Report every line below that holds the word "assignment".

### Supplied material
Content starts
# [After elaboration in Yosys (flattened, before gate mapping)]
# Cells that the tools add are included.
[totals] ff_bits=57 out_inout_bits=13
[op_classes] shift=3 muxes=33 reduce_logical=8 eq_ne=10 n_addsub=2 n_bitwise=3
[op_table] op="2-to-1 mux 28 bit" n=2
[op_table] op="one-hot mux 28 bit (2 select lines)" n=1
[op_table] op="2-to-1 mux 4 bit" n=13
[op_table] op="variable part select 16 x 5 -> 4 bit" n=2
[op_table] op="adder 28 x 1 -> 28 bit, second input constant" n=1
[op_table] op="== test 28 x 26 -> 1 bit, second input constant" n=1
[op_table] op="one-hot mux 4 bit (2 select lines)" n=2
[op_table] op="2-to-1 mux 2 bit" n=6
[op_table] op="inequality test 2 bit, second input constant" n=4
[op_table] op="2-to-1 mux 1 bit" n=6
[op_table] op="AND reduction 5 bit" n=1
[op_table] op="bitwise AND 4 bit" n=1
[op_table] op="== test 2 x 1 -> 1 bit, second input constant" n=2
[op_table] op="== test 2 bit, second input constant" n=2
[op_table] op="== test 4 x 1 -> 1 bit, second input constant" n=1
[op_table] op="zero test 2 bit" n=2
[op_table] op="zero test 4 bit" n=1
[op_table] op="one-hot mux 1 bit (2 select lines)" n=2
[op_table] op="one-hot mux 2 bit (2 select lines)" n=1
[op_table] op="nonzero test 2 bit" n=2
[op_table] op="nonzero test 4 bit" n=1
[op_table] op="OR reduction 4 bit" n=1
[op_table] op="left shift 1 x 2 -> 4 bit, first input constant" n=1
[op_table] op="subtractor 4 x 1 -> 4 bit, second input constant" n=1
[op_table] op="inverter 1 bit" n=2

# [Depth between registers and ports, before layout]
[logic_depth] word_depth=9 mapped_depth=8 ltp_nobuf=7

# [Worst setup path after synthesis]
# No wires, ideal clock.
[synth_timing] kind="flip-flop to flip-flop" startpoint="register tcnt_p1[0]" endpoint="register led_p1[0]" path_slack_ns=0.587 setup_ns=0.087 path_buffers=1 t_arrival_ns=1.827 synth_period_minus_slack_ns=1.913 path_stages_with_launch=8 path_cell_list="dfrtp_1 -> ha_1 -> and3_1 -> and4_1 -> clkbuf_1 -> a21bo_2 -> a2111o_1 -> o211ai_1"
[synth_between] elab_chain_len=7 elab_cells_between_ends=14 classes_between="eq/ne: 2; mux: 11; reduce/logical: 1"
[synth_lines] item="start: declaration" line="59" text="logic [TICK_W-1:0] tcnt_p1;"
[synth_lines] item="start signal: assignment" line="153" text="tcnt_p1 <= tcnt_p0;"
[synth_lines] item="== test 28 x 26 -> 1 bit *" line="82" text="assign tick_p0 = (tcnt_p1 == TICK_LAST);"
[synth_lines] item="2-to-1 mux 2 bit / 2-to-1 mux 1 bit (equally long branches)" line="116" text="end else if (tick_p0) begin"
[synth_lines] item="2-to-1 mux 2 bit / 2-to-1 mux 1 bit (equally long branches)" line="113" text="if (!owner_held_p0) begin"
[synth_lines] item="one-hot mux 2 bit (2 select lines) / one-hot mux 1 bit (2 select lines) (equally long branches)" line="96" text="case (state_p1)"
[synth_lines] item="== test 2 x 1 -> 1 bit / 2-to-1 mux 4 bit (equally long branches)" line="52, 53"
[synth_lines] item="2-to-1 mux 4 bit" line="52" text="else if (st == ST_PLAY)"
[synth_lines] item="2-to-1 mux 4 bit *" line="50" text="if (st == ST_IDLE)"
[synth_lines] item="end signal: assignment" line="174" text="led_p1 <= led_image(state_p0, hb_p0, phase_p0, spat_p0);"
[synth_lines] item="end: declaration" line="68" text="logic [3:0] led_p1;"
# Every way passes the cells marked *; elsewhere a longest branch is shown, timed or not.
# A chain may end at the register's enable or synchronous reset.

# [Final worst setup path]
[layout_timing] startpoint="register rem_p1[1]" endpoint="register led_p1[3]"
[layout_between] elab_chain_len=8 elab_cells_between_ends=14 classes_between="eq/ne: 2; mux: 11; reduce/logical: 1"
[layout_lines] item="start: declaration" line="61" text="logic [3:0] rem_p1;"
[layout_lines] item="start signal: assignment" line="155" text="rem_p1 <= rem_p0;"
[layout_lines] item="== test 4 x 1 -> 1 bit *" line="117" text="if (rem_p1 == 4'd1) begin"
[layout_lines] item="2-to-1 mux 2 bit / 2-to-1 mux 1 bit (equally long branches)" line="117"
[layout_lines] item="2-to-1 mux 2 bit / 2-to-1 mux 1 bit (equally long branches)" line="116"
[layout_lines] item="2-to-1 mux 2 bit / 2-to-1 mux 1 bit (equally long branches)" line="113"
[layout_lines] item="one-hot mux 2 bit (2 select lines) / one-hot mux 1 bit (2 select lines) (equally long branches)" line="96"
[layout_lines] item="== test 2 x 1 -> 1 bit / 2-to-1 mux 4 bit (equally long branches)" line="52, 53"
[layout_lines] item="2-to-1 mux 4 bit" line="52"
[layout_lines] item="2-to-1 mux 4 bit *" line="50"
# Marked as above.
Content ends
### Solution
[synth_lines] item="start signal: assignment" line="153" text="tcnt_p1 <= tcnt_p0;"
[synth_lines] item="end signal: assignment" line="174" text="led_p1 <= led_image(state_p0, hb_p0, phase_p0, spat_p0);"
[layout_lines] item="start signal: assignment" line="155" text="rem_p1 <= rem_p0;"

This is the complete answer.